(Beginning of Task input)

## src/hw/orsa_defines.svh

```systemverilog
`ifndef ORSA_DEFINES_SVH
`define ORSA_DEFINES_SVH

// divider setting codes on input_clock_divide_ratio_in
`define ORSA_DIV1 2'h0
`define ORSA_DIV2 2'h1
`define ORSA_DIV4 2'h2

// input clock cycles per frame, less one, for each divider
`define ORSA_FRAME_LAST_DIV1 2'h0
`define ORSA_FRAME_LAST_DIV2 2'h1
`define ORSA_FRAME_LAST_DIV4 2'h3

// flag assert delay in frame cycles
`define ORSA_ASSERT_FRAMES 8
// width of the release delay setting (0 to 15 extra frames)
`define ORSA_REL_W 4

// system reference to multiframe boundary, input clock cycles
`define ORSA_LMFC_DIV1 5'h04
`define ORSA_LMFC_DIV2 5'h0a
`define ORSA_LMFC_DIV4 5'h12
// cycles already spent in the pin synchroniser and edge detector
`define ORSA_SYNC_LAT 5'h03
`define ORSA_LMFC_CNT_W 5

`endif

```

## src/hw/orsa_pkg.sv

```systemverilog
`include "orsa_defines.svh"

package orsa_pkg;
  typedef logic [1:0] orsa_ratio_t;
  typedef logic [`ORSA_REL_W-1:0] orsa_rel_t;
  typedef logic [`ORSA_LMFC_CNT_W-1:0] orsa_lmfc_cnt_t;

  typedef enum logic [1:0] {
    ORSA_FLAG_CLEAR = 2'b01,
    ORSA_FLAG_HELD = 2'b10
  } orsa_flag_state_e;
endpackage

```

## src/hw/orsa_align_if.sv

```systemverilog
`timescale 1ns/10ps
`default_nettype none

interface orsa_align_if;
  orsa_pkg::orsa_ratio_t ratio;
  logic sysref_sync;
  logic lmfc_pulse;

  modport core (output ratio, output sysref_sync, input lmfc_pulse);
  modport align (input ratio, input sysref_sync, output lmfc_pulse);
endinterface

`default_nettype wire

```

## src/hw/orsa_sysref_align.sv

```systemverilog
`timescale 1ns/10ps
`default_nettype none
`include "orsa_defines.svh"

module orsa_sysref_align (
  input wire logic clk_in,
  input wire logic rst_n_in,
  orsa_align_if.align link
);
  typedef struct packed {
    logic sysref_prev;
    orsa_pkg::orsa_lmfc_cnt_t cnt;
    logic pulse;
  } orsa_align_s;

  orsa_align_s st;
  orsa_align_s next_st;

  function automatic orsa_pkg::orsa_lmfc_cnt_t lmfc_delay(input orsa_pkg::orsa_ratio_t r);
    case (r)
      `ORSA_DIV1: lmfc_delay = `ORSA_LMFC_DIV1;
      `ORSA_DIV2: lmfc_delay = `ORSA_LMFC_DIV2;
      default: lmfc_delay = `ORSA_LMFC_DIV4;
    endcase
  endfunction

  always_comb
  begin
    next_st = st;
    next_st.sysref_prev = link.sysref_sync;
    next_st.pulse = 1'b0;
    if (link.sysref_sync && !st.sysref_prev)
    begin
      next_st.cnt = lmfc_delay(link.ratio) - `ORSA_SYNC_LAT;
    end
    else if (st.cnt != '0)
    begin
      next_st.cnt = st.cnt - 1'b1;
      next_st.pulse = (st.cnt == `ORSA_LMFC_CNT_W'(1));
    end
  end

  always_ff @(posedge clk_in or negedge rst_n_in)
  begin
    if (!rst_n_in)
    begin
      st <= '0;
    end
    else
    begin
      st <= next_st;
    end
  end

  assign link.lmfc_pulse = st.pulse;

  chk_lmfc_no_early: assert property (@(posedge clk_in) disable iff (!rst_n_in)
    (link.sysref_sync && !st.sysref_prev && link.ratio == `ORSA_DIV1)
      |=> !st.pulse ##1 st.pulse)
    else $error("multiframe boundary misplaced at divide by one");
endmodule

`default_nettype wire

```

## src/hw/orsa_top.sv

```systemverilog
`timescale 1ns/10ps
`default_nettype none
`include "orsa_defines.svh"
// How it works
// - an out-of-range sample raises the flag exactly 8 frame cycles after it was taken.
// - the release delay counts from the first in-range sample and is set by a config input.
// - at the minimum setting the flag drops 8 frame cycles after that in-range sample.
// - at the maximum setting the flag drops 15 frame cycles later than that.
// - the shared pin carries the flag only while over-range output mode is selected.
// - the multiframe boundary follows a latched reference by 4, 10 or 18 input clocks.
// - one frame cycle is one sample period, the input clock divided by the ratio.
// - outside over-range mode the shared pin is driven only during a register read.

module orsa_top (
  input wire logic clk_in,
  input wire logic rst_n_in,
  input wire logic [1:0] input_clock_divide_ratio_in,
  input wire logic sample_over_range_in,
  input wire logic [`ORSA_REL_W-1:0] release_delay_in,
  input wire logic overrange_mode_in,
  input wire logic readback_active_in,
  input wire logic readback_data_in,
  input wire logic sysref_in,
  output logic over_range_flag_out,
  output logic shared_readback_overrange_pin_out,
  output logic shared_readback_overrange_pin_oe_out,
  output logic lmfc_boundary_out
);
  typedef struct packed {
    logic [1:0] frame_cnt;
    logic [`ORSA_ASSERT_FRAMES-2:0] line;
    orsa_pkg::orsa_flag_state_e flag_st;
    orsa_pkg::orsa_rel_t rel_cnt;
    logic sysref_s1;
    logic sysref_s2;
    logic pin_out;
    logic pin_oe;
  } orsa_core_s;

  orsa_core_s st;
  orsa_core_s next_st;
  logic tick;
  logic tail;
  logic held;

  orsa_align_if align_link ();

  function automatic logic [1:0] frame_last(input orsa_pkg::orsa_ratio_t r);
    case (r)
      `ORSA_DIV1: frame_last = `ORSA_FRAME_LAST_DIV1;
      `ORSA_DIV2: frame_last = `ORSA_FRAME_LAST_DIV2;
      default: frame_last = `ORSA_FRAME_LAST_DIV4;
    endcase
  endfunction

  assign tick = (st.frame_cnt == '0);
  assign tail = st.line[`ORSA_ASSERT_FRAMES-2];
  assign held = (st.flag_st == orsa_pkg::ORSA_FLAG_HELD);

  always_comb
  begin
    next_st = st;
    next_st.sysref_s1 = sysref_in;
    next_st.sysref_s2 = st.sysref_s1;
    if (st.frame_cnt >= frame_last(input_clock_divide_ratio_in))
    begin
      next_st.frame_cnt = '0;
    end
    else
    begin
      next_st.frame_cnt = st.frame_cnt + 2'h1;
    end
    if (tick)
    begin
      next_st.line = {st.line[`ORSA_ASSERT_FRAMES-3:0], sample_over_range_in};
      case (st.flag_st)
        orsa_pkg::ORSA_FLAG_CLEAR:
        begin
          if (tail)
          begin
            next_st.flag_st = orsa_pkg::ORSA_FLAG_HELD;
            next_st.rel_cnt = release_delay_in;
          end
        end
        orsa_pkg::ORSA_FLAG_HELD:
        begin
          if (tail)
          begin
            next_st.rel_cnt = release_delay_in;
          end
          else if (st.rel_cnt == '0)
          begin
            next_st.flag_st = orsa_pkg::ORSA_FLAG_CLEAR;
          end
          else
          begin
            next_st.rel_cnt = st.rel_cnt - 1'b1;
          end
        end
        default:
        begin
          next_st.flag_st = orsa_pkg::ORSA_FLAG_CLEAR;
        end
      endcase
    end
    if (overrange_mode_in)
    begin
      next_st.pin_oe = 1'b1;
      next_st.pin_out = (next_st.flag_st == orsa_pkg::ORSA_FLAG_HELD);
    end
    else
    begin
      next_st.pin_oe = readback_active_in;
      next_st.pin_out = readback_active_in & readback_data_in;
    end
  end

  always_ff @(posedge clk_in or negedge rst_n_in)
  begin
    if (!rst_n_in)
    begin
      st <= '{frame_cnt: '0, line: '0, flag_st: orsa_pkg::ORSA_FLAG_CLEAR, rel_cnt: '0,
              sysref_s1: 1'b0, sysref_s2: 1'b0, pin_out: 1'b0, pin_oe: 1'b0};
    end
    else
    begin
      st <= next_st;
    end
  end

  assign align_link.ratio = input_clock_divide_ratio_in;
  assign align_link.sysref_sync = st.sysref_s2;

  orsa_sysref_align u_align (
    .clk_in(clk_in),
    .rst_n_in(rst_n_in),
    .link(align_link)
  );

  // one-hot held bit, straight from the state register
  assign over_range_flag_out = st.flag_st[1];
  assign shared_readback_overrange_pin_out = st.pin_out;
  assign shared_readback_overrange_pin_oe_out = st.pin_oe;
  assign lmfc_boundary_out = align_link.lmfc_pulse;

  chk_flag_assert_delay: assert property (@(posedge clk_in) disable iff (!rst_n_in)
    (input_clock_divide_ratio_in == `ORSA_DIV1 && overrange_mode_in && sample_over_range_in)
      |-> ##8 shared_readback_overrange_pin_out)
    else $error("flag not raised 8 frames after over-range sample");

  chk_release_load: assert property (@(posedge clk_in) disable iff (!rst_n_in)
    (tick && tail) |=> (held && st.rel_cnt == $past(release_delay_in)))
    else $error("release delay not loaded from setting");

  chk_release_min: assert property (@(posedge clk_in) disable iff (!rst_n_in)
    (input_clock_divide_ratio_in == `ORSA_DIV1 && release_delay_in == '0 && overrange_mode_in
      && $past(sample_over_range_in) && !sample_over_range_in)
      ##1 (!sample_over_range_in && release_delay_in == '0 && overrange_mode_in) [*8]
      |-> !shared_readback_overrange_pin_out && $past(shared_readback_overrange_pin_out))
    else $error("flag release at minimum setting off time");

  chk_release_count: assert property (@(posedge clk_in) disable iff (!rst_n_in)
    (tick && held && !tail && st.rel_cnt != '0) |=> (held && st.rel_cnt == $past(st.rel_cnt) - 1'b1))
    else $error("release countdown wrong");

  chk_pin_mode: assert property (@(posedge clk_in) disable iff (!rst_n_in)
    overrange_mode_in |=> (shared_readback_overrange_pin_oe_out
      && shared_readback_overrange_pin_out == over_range_flag_out))
    else $error("pin not carrying flag in over-range mode");

  chk_lmfc_div1: assert property (@(posedge clk_in) disable iff (!rst_n_in)
    (input_clock_divide_ratio_in == `ORSA_DIV1 && $rose(sysref_in))
      ##1 (input_clock_divide_ratio_in == `ORSA_DIV1) [*3] |=> lmfc_boundary_out)
    else $error("boundary not 4 clocks after reference");

  chk_frame_div1: assert property (@(posedge clk_in) disable iff (!rst_n_in)
    (input_clock_divide_ratio_in == `ORSA_DIV1) [*2] |-> tick)
    else $error("frame tick missing at divide by one");

  chk_pin_hiz: assert property (@(posedge clk_in) disable iff (!rst_n_in)
    (!overrange_mode_in && !readback_active_in) |=> !shared_readback_overrange_pin_oe_out)
    else $error("pin driven outside read");

  chk_flag_restart: assert property (@(posedge clk_in) disable iff (!rst_n_in)
    (tick && held && tail) |=> held)
    else $error("flag dropped during over-range");

  chk_flag_source: assert property (@(posedge clk_in) disable iff (!rst_n_in)
    (!held && !(tick && tail)) |=> !held)
    else $error("flag raised without delayed over-range sample");

  chk_release_done: assert property (@(posedge clk_in) disable iff (!rst_n_in)
    (tick && held && !tail && st.rel_cnt == '0) |=> !held)
    else $error("flag not released at end of countdown");

  chk_pin_read: assert property (@(posedge clk_in) disable iff (!rst_n_in)
    (!overrange_mode_in && readback_active_in) |=> (shared_readback_overrange_pin_oe_out
      && shared_readback_overrange_pin_out == $past(readback_data_in)))
    else $error("pin not driving readback during read");

  chk_frame_div2: assert property (@(posedge clk_in) disable iff (!rst_n_in)
    (input_clock_divide_ratio_in == `ORSA_DIV2 && tick)
      ##1 (input_clock_divide_ratio_in == `ORSA_DIV2)
      |-> !tick ##1 tick)
    else $error("frame tick not every second clock");

  chk_frame_div4: assert property (@(posedge clk_in) disable iff (!rst_n_in)
    (input_clock_divide_ratio_in == `ORSA_DIV4 && tick)
      ##1 (input_clock_divide_ratio_in == `ORSA_DIV4) [*3]
      |-> (!tick && !$past(tick) && !$past(tick, 2)) ##1 tick)
    else $error("frame tick not every fourth clock");
endmodule

`default_nettype wire

```

## config.mk

```make
export PLATFORM = sky130hd
export DESIGN_NAME = orsa_top
export DESIGN_NICKNAME = d
export VERILOG_FILES = /design/src/hw/orsa_pkg.sv /design/src/hw/orsa_align_if.sv /design/src/hw/orsa_sysref_align.sv /design/src/hw/orsa_top.sv
export VERILOG_INCLUDE_DIRS = /design/src /design/src/hw
export SDC_FILE = /design/constraint.sdc
export NUM_CORES = 1
export LEC_CHECK = 0
export BUFFER_PORTS_ARGS = -buffer_cell sky130_fd_sc_hd__buf_4
export CORE_MARGIN = 2
export CORE_UTILIZATION = 50
export CTS_BUF_LIST = sky130_fd_sc_hd__clkbuf_8
export DETAILED_ROUTE_END_ITERATION = 7
export PLACE_DENSITY = 0.71
export SETUP_SLACK_MARGIN = 0.4
export SLEW_MARGIN = 20
export SYNTH_ARGS = -nofsm -noshare
export SYNTH_HDL_FRONTEND = slang
export SYNTH_SLANG_ARGS = --single-unit
```

## constraint.sdc

```tcl
create_clock -name clk_in -period 1.75 [get_ports clk_in]
set_input_delay 0.4375 -clock clk_in [delete_from_list [all_inputs] [get_ports clk_in]]
set_output_delay 0.4375 -clock clk_in [all_outputs]
set_load 0.02 [all_outputs]
```

======== Word-level counts from Yosys, hierarchy flattened ========
Index checks and enable logic that the tools add are counted.
operators by class
  $add $sub $neg .......................... 4
  shifts and indexed selects .............. 0
  mux-type cells .......................... 16
  reduce and logical (&&, ||, !) cells .... 9
  order comparisons ....................... 1
  $mul .................................... 0
  eq/ne operators ......................... 7
  div/mod/pow operators ................... 0
  bitwise operators ....................... 1
operator list
  kind                                                 count
  two-way mux 6 bit                                    3
  two-way mux 5 bit                                    2
  one-hot mux 5 bit (2 select lines)                   1
  two-way mux 2 bit                                    4
  two-way mux 4 bit                                    2
  one-hot mux 2 bit (2 select lines)                   2
  one-hot mux 4 bit (2 select lines)                   1
  equality test 5 x 1 -> 1 bit, second input constant  1
  nonzero test 5 bit                                   1
  subtractor 5 x 1 -> 5 bit, second input constant     1
  subtractor 5 x 2 -> 5 bit, second input constant     1
  equality test 2 x 1 -> 1 bit, second input constant  2
  equality test 2 bit, second input constant           2
  zero test 2 bit                                      2
  zero test 4 bit                                      1
  AND reduction 4 bit                                  1
  nonzero test 2 bit                                   2
  subtractor 4 x 1 -> 4 bit, second input constant     1
  inequality test 3 bit, second input constant         1
  adder 2 x 1 -> 2 bit, second input constant          1
  >= comparator 2 bit                                  1
  inequality test 2 bit, second input constant         1
  bitwise AND 1 bit                                    1
  logical AND 1 bit                                    1
  other kinds (2)                                      2
word-level totals
  register bits ........................... 26
  memories kept ........................... 0
  bits in writable memories ............... 0
  bits in read-only memories .............. 0
  latch bits .............................. 0
  bits of input ports ..................... 13

======== Depth between registers and ports, before layout ========
  depth after elaboration ................. 7
  mapped depth ............................ 7
  depth with buffers taken out ............ 6

======== By module ========
From an unflattened synthesis, not the netlist that was laid out.
unflattened totals
  cell total of the unflattened synthesis .. 116
  area, all modules ....................... 1305.0 um^2
modules (own cells, without submodules)
  module             cells an instance  instances  area each (um^2)  seq. area each (um^2)
  orsa_top           84                 1          940.9             476.7
  orsa_sysref_align  32                 1          364.1             175.2

======== Worst setup path after synthesis ========
Ideal clock, no wire load.
  kind .................................... register -> register
  from .................................... register u_align.st[1] (netlist bit)
  to ...................................... register u_align.st[3] (netlist bit)
  stages on the path, launching flop included .. 8
  setup slack ............................. 0.168 ns
  buffers on the path ..................... 1
  arrival ................................. 1.450 ns
  clock period less this slack ............ 1.582 ns
  setup time .............................. 0.132 ns
  required time ........................... 1.618 ns
  cell sequence ........................... dfrtp_1 -> inv_1 -> ha_1 -> or4b_1 -> buf_2 -> nand2_1 -> mux2_2 -> a21oi_1
between the ends
  word-level cells in the longest chain between the ends .. 3
  elaborated cells between the ends (all ways) .. 5
  classes of those cells .................. add/sub: 1; mux: 2; reduce/logical: 2
ends and longest elaborated chain
  what                       RTL line                 RTL
  start, declared            orsa_sysref_align.sv:16  orsa_align_s st;
  start signal, assigned     orsa_sysref_align.sv:51  st <= next_st;
  subtractor 5 x 1 -> 5 bit  orsa_sysref_align.sv:38  next_st.cnt = st.cnt - 1'b1;
  two-way mux 6 bit          orsa_sysref_align.sv:36  else if (st.cnt != '0)
  two-way mux 5 bit          orsa_sysref_align.sv:32  if (link.sysref_sync && !st.sysref_prev)
Parallel ways exist; a longest one is shown, timed or not. The select of a mux whose other input is x is not followed.
A chain may end at the register's enable or synchronous reset.

======== Worst setup path after layout ========
Same ends and word-level chain as after synthesis.

==> results.py <==
metrics = {
    "cts": {
        "cts_tree": "built",
        "cts-hold-fix-buffers": 0,
        "cts_buffers": 3,
        "clk_pin_slew_ns": 0.09,
        "insertion_delay_ns": 0.27,
        "htreeDepth": 1,
        "cts_root_buffer": "clkbuf_8",
        "clock-sinks": 26,
        "cts_buffer_depth": 2,
    },
    "power": {
        "leakage_uw": 0.0007959,
        "peakVddDrop_mv": 1.212,
        "power.share.clock": 0.116,
        "p_int_uw": 2078,
        "powerDensity_nw_per_um2": 1855,
        "p_seq_frac": 0.322,
        "combPwrFrac": 0.562,
        "switching_power_uw": 1223,
        "swShare": 0.3706,
        "power_uw": 3301,
    },
    "cells_and_area": {
        "drive_gt1_frac": 0.5000,
        "num_antenna_cells": 0,
        "final_nets": 175,
        "ff_latch_area_um2": 653.1,
        "area_delta_synth_final_pct": 37.79,
        "num-fill-cells": 165,
        "multi_input_area_um2": 759.5,
    },
    "synth": {
        "synth_top_area_frac": 0.4845,
        "yosys.area.top_type": "dfrtp_1",
        "yosys.area_share.simple": 0.1638,
        "avgSynthCellArea_um2": 10.58,
        "netlist_instances": 122,
        "synth_common_cells": "25 x dfrtp_1, 12 x inv_1, 9 x a21oi_1, 9 x ha_1, 8 x mux2_2",
        "ys_warn_count": 0,
        "yosysMostFrequentCell": "dfrtp_1",
        "ys_ff_latch": 26,
        "synthTopCellsByArea": "dfrtp_1 48%, ha_1 8.7%, mux2_2 7.0%, a21oi_1 3.5%, inv_1 3.5%",
        "synth_xor_area_frac": 0.01357,
        "synth-edff-count": 0,
        "synth_mux_area_frac": 0.08527,
        "synth_area_um2": 1291,
        "synth_top_family_by_area": "simple AND/OR/NAND/NOR gates",
        "synthFlopType": "dfrtp_1",
        "syn-num-nets": 144,
        "synthAdderAreaFrac": 0.08721,
        "async_flop_share": 1.000,
        "ys_seq_area_frac": 0.5048,
        "ys_types": 32,
        "synth_compound_area_frac": 0.09690,
    },
    "global_routing": {
        "grt_pass1_wl_um": 4257,
        "track_usage": 0.2021,
        "grt_max_degree": 27,
        "antenna_found_initial": 0,
        "grt.overflow.total": 0,
        "first_global_vias": 962,
    },
    "worst_setup_path": {
        "start_kind": "flop",
        "cp-endpoint": "u_align.st[3]",
        "crit_path_max_fanout": 5,
        "ff2ff_path_depth": 6,
        "cp_top_family": "simple AND/OR/NAND/NOR gates",
        "crit_slowest_cell": "or4b_4",
        "rr_endpoint": "u_align.st[3]",
        "r2r_start": "u_align.st[1]",
        "cpPeakStageDelay_ns": 0.51,
        "cp.depth": 6,
        "path_cells": "inv_2 -> ha_4 -> or4b_4 -> nand2_2 -> mux2_4 -> a21oi_2",
        "reg2reg_slack_ns": 0.26,
        "cp-startpoint": "u_align.st[1]",
        "required_ns": 1.90,
        "path_class": "flop to flop",
        "end_kind": "flop",
        "critPathArrivalTime_ns": 1.64,
        "cp_num_buf_inv": 1,
    },
    "timing": {
        "slew_headroom": 0.7263,
        "hold_viol_final": 0,
        "skew_ns": 0.004645,
        "setup_viol": 0,
        "period_needed_ns": 1.486,
        "setup_tns_ns": 0,
        "max_freq_mhz": 673.0,
        "drv_slew": 0,
        "min_period_over_period": 0.8491,
        "rsz0062_at_grt": "yes",
        "worst_pin_slew_ns": 0.4106,
    },
    "route": {
        "wl_per_cell_um": 14.97,
        "avgViaCountPerCell": 5.549,
        "vias": 1010,
        "dr.pass1.iters": 4,
        "ant_nets": 0,
        "drt-total-wl_um": 2725,
        "first_iter_violations": 18,
        "drc": 0,
    },
    "flow_run": {
        "max-cap-violations": 0,
    },
    "floorplan": {
        "die_h_um": 54.82,
        "die_x_um": 54.82,
        "die-area_um2": 3005,
        "fp-row-count": 18,
        "core_um2": 2455,
        "pin_count": 17,
        "start_util": 0.5260,
    },
    "place": {
        "place.gp.congestion": 0.7369,
        "io_buffers": 16,
        "detailed_place_hpwl_um": 1589,
    },
    "min_path": {
        "hold_path.class": "input port to asynchronous set/reset pin",
    },
    "status": {
        "outcome": "finished clean",
    },
}
area by class of cell:
class / instances / share of cell area
Clock buffer: 4 / 0.03094
Sequential cell: 26 / 0.3671
Inverter: 12 / 0.02532
Timing Repair Buffer: 30 / 0.1287
Tap cell: 30 / 0.02110
Multi-Input combinational cell: 80 / 0.4269
worst min-delay path by stage:
stage                                              to  cells after the start
finish              shared_readback_overrange_pin_out                      1
global route        shared_readback_overrange_pin_out                      1
CTS                 shared_readback_overrange_pin_out                      1
detailed placement             align_link.sysref_sync                      0
global placement               align_link.sysref_sync                      0
floorplan                      align_link.sysref_sync                      0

(End of Task input)

Your assignment -> Go through the entries above and count the lines containing the string "divider". Give only that number.

Expected output -> 2